Observation data (J2000 epoch)
- Constellation: Lepus
- Right ascension: 04^{h} 58^{m} 13.3221^{s}
- Declination: −20° 21′ 49.347″
- Redshift: 0.022742±0.0000870
- Heliocentric radial velocity: 6,818±26 km/s
- Distance: 327.7 ± 23.0 Mly (100.48 ± 7.05 Mpc)
- Apparent magnitude (V): 13.90

Characteristics
- Type: SAB(s)bc pec
- Size: ~174,500 ly (53.49 kpc) (estimated)
- Apparent size (V): 1.4′ × 1.1′

Other designations
- ESO 552- G 034, IRAS 04560-2026, MCG -03-13-038, PGC 16434

= NGC 1716 =

Galaxy in the constellation Lepus

NGC 1716 is a barred spiral galaxy in the constellation of Lepus. Its velocity with respect to the cosmic microwave background is 6813±26 km/s, which corresponds to a Hubble distance of 100.48 ± 7.05 Mpc. It was discovered by British astronomer John Herschel on 11 December 1835.
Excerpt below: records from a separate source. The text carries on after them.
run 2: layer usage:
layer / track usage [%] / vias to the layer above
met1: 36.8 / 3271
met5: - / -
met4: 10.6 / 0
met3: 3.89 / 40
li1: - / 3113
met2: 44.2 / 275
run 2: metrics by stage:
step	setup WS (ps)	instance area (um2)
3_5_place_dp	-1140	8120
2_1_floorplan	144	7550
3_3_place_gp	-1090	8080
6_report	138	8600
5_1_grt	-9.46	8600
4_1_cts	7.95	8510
<file path="config.mk">
export PLATFORM = sky130hd
export DESIGN_NAME = ewh_divider
export DESIGN_NICKNAME = d
export VERILOG_FILES = /design/src/rtl/core/ewh_pkg.sv /design/src/rtl/core/ewh_divider.sv
export SDC_FILE = /design/constraint.sdc
export NUM_CORES = 1
export LEC_CHECK = 0
export ABC_AREA = 0
export BUFFER_PORTS_ARGS = -buffer_cell sky130_fd_sc_hd__buf_2
export CORE_MARGIN = 2
export CORE_UTILIZATION = 55
export DETAILED_ROUTE_END_ITERATION = 12
export PLACE_DENSITY = 0.84
export SYNTH_ARGS = -nofsm -noshare
export SYNTH_HDL_FRONTEND = slang
export SYNTH_SLANG_ARGS = --single-unit
export TNS_END_PERCENT = 30
</file>
<file path="constraint.sdc">
create_clock -name clk -period 4.6 [get_ports clk]
set_input_delay 0.46 -clock clk [delete_from_list [all_inputs] [get_ports clk]]
set_output_delay 0.46 -clock clk [all_outputs]
set_load 0.05 [all_outputs]
</file>
<file path="src/rtl/core/ewh_pkg.sv">
`timescale 1ns / 1ps
// ----------------------------------------------------------------------------
// ewh_pkg
// Shared widths, codes and defaults for the equal-width histogram block.
// ----------------------------------------------------------------------------
package ewh_pkg;

  // Default capacity of the count memory.
  localparam int MAX_BINS_DEF = 1024;

  // Field widths.
  localparam int SAMPLE_W = 32;
  localparam int START_W  = 32;
  localparam int WIDTH_W  = 16;
  localparam int NBINS_W  = 11;
  localparam int INDEX_W  = 10;
  localparam int COUNT_W  = 32;
  localparam int EDGE_W   = 33;

  // The offset of a sample from the range start needs one bit more than a sample.
  localparam int DIVIDEND_W = SAMPLE_W + 1;
  localparam int DIV_CNT_W  = $clog2(DIVIDEND_W);
  localparam int PROD_W     = INDEX_W + WIDTH_W;

  // Stream packing.
  localparam int IN_DATA_W  = ((SAMPLE_W + INDEX_W + 7) / 8) * 8;
  localparam int OUT_DATA_W = ((COUNT_W + EDGE_W + 7) / 8) * 8;

  // Configuration port.
  localparam int CFG_ADDR_W = 2;
  localparam int CFG_DATA_W = 32;
  localparam logic [CFG_ADDR_W-1:0] REG_RANGE_START = 2'd0;
  localparam logic [CFG_ADDR_W-1:0] REG_BIN_WIDTH   = 2'd1;
  localparam logic [CFG_ADDR_W-1:0] REG_BIN_COUNT   = 2'd2;

  // Reset values of the registers.
  localparam logic [START_W-1:0] RANGE_START_RST = '0;
  localparam logic [WIDTH_W-1:0] BIN_WIDTH_RST   = 16'd1;
  localparam logic [NBINS_W-1:0] BIN_COUNT_RST   = 11'd1024;

  // Command codes carried in tuser.
  localparam logic CMD_ADD  = 1'b0;
  localparam logic CMD_READ = 1'b1;

endpackage

</file>
<file path="src/rtl/core/ewh_divider.sv">
`timescale 1ns / 1ps
// ----------------------------------------------------------------------------
// ewh_divider
// Restoring divider, one quotient bit per cycle, for the sample offset.
// ----------------------------------------------------------------------------
module ewh_divider
  import ewh_pkg::*;
(
  input  logic                  clk,
  input  logic                  rst_n,
  input  logic                  start,
  input  logic [DIVIDEND_W-1:0] dividend,
  input  logic [WIDTH_W-1:0]    divisor,
  output logic                  done,
  output logic [DIVIDEND_W-1:0] quotient
);

  logic                  busy_r, busy_nxt;
  logic                  done_r, done_nxt;
  logic [DIV_CNT_W-1:0]  cnt_r, cnt_nxt;
  logic [WIDTH_W-1:0]    rem_r, rem_nxt;
  logic [DIVIDEND_W-1:0] quo_r, quo_nxt;
  logic [WIDTH_W-1:0]    dvs_r, dvs_nxt;
  logic [WIDTH_W:0]      trial;
  logic [WIDTH_W:0]      diff;
  logic                  fits;

  // The dividend shifts out of quo_r from the top while quotient bits enter below.
  assign trial = {rem_r, quo_r[DIVIDEND_W-1]};
  assign diff  = trial - {1'b0, dvs_r};
  assign fits  = (trial >= {1'b0, dvs_r});

  always_comb begin
    busy_nxt = busy_r;
    done_nxt = 1'b0;
    cnt_nxt  = cnt_r;
    rem_nxt  = rem_r;
    quo_nxt  = quo_r;
    dvs_nxt  = dvs_r;
    if (start) begin
      busy_nxt = 1'b1;
      cnt_nxt  = '0;
      rem_nxt  = '0;
      quo_nxt  = dividend;
      dvs_nxt  = divisor;
    end else if (busy_r) begin
      rem_nxt = fits ? diff[WIDTH_W-1:0] : trial[WIDTH_W-1:0];
      quo_nxt = {quo_r[DIVIDEND_W-2:0], fits};
      cnt_nxt = cnt_r + 1'b1;
      if (cnt_r == DIV_CNT_W'(DIVIDEND_W - 1)) begin
        busy_nxt = 1'b0;
        done_nxt = 1'b1;
      end
    end
  end

  always_ff @(posedge clk) begin
    if (!rst_n) begin
      busy_r <= 1'b0;
      done_r <= 1'b0;
      cnt_r  <= '0;
    end else begin
      busy_r <= busy_nxt;
      done_r <= done_nxt;
      cnt_r  <= cnt_nxt;
    end
  end

  always_ff @(posedge clk) begin
    rem_r <= rem_nxt;
    quo_r <= quo_nxt;
    dvs_r <= dvs_nxt;
  end

  assign done     = done_r;
  assign quotient = quo_r;

endmodule

</file>
==> metrics.md <==
| Metric | Value |
|---|---|
| Outcome | complete, no violations |
| GP Congestion | 0.929 |
| Max-slew violations | 0 |
| Design area | 0.00472 mm2 |
| GR Util met2 | 39.4% |
| NumNets Final | 512 |
| Worst slew margin relative to its limit | 41.8% |
| GRT Total Usage | 25.1% |
| Worst hold path class | in -> reg |
| Full die area | 0.00788 mm2 |
| Post-DRT Antenna Nets | 0 |
| Cell Area, Synth | 0.00395 mm2 |
| Startpoint types | flip-flop |
| Area Growth Syn to Fin | 19.3% |
| Top post-synthesis cells by area | edfxtp_1 37%, dfxtp_1 12%, mux2_2 9.4% |
| Mean routed wirelength per cell | 17.1 um |
| Worst-path cell chain | inv_1 > ha_1 > a21oi_1 > o21ai_0 > or3_4 > nor3_2 > buf_4 > nor2_1 > mux2_2 |
| Routing usage on met1 | 32.5% |
| IO Pins | 86 |
| Cells after Synth | 354 |
| Synthesized flop and latch total | 73 |
| DR iter-0 viols | 327 |
| DP HPWL | 6630 um |
| PortBufs | 85 |
| Antenna diodes | 0 |
| Crit end category | flip-flop |
| Clk_skew | 0.0118 ns |
| Initial antenna violation count | 0 |
| CTS tree | yes |
| Max VDD drop | 348 uV |
| Drt total wl | 9270 um |
| Hold Buf Count CTS | 0 |
| Vias in the first global route | 3196 |
| Routing usage on met3 | 7.65% |
| GRT overflow | 0 |
| Post-synth ARST share | 0% |
| # DRC | 0 |
| Vias/cell | 5.87 |
| Die Wd | 88.8 um |
| Pre-CTS setup slack | 1.93 ns |
| Syn Area/Cell | 11.2 um2 |
| Final setup TNS | 0 ns |
| Pre-antenna DRT Iters | 5 |
| Htree depth | 3 |
| Sink Count | 73 |
| Max-cap viol count | 0 |
| First-pass GRT wire length | 14900 um |
| Worst-Margin Slew | 0.870 ns |
| Mapped Nets | 425 |
| Worst path bufs/invs | 2 |
| Final hold slack | 0.278 ns |
| Final period util | 59.0% |
| Crit Path Max Fanout | 14 |
| Synth cell types | 59 |
| Crit path kind | reg -> reg |
| Data arrival, critical path | 2.82 ns |
| CORE AREA | 0.00687 mm2 |
| Clock buffer depth | 2 |
| Starting Density | 57.6% |
| Top delay family on crit path | simple AND/OR/NAND/NOR gates |
| Worst-skew pair later-pin latency | 0.36 ns |
| Row count | 30 |
| Pwr Total | 0.00180 W |
| Most frequent cells in the layout | 85 x buf_2, 49 x edfxtp_1, 33 x mux2_2 |
| FMAX | 0.369 GHz |
| CTS buffer count | 9 |
| CP required | 4.70 ns |
| Commonest non-fill, non-tap cell in the layout | buf_2 |
| CTS root buf | clkbuf_8 |
| Clock slew at reported path FFs | 0.08 ns |
| Synth area leader | edfxtp_1 |
| Busiest grt layer | met2 |
| Post-synth top flop | edfxtp_1 |
| Slack of the critical path | 1.89 ns |
| Cell Pwr Density | 382 mW/mm2 |
| Final Hold Viols | 0 |
| Share of Yosys cell area claimed by the top area cell type | 37.2% |
| Largest net degree at the start of global routing | 47 |
| Final setup vio count | 0 |
| Sequential area share after synthesis | 49.4% |
| Yosys warning total | 0 |
| PostCTS Resize Cnt | 0 |
| Max stage delay on crit path | 0.43 ns |
| Critical-path top delay cell | or3_4 |
| Die height | 88.8 um |
| Layout cells sized above 1 | 34.1% |
| Total number of vias | 3181 |
| RSZ-0062 raised after global routing | false |
| Placed cell area | 0.00447 mm2 |
| Post-synth EDFFs | 49 |
| Leak | 1.91 nW |
| Post-CTS Repair Setup Buffers | 0 |
| Final min period | 2.71 ns |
NGC 1716 is a Seyfert II galaxy, i.e. it has a quasar-like nucleus with very high surface brightnesses whose spectra reveal strong, high-ionisation emission lines, but unlike quasars, the host galaxy is clearly detectable.

==Supernovae==
Two supernovae have been observed in NGC 1716.
- SN 2020sgg (Type Ia, mag. 18.349) was discovered by ATLAS on 30 August 2020.
- SN 2024qux (Type II, mag. 18.885) was discovered by ATLAS on 1 August 2024.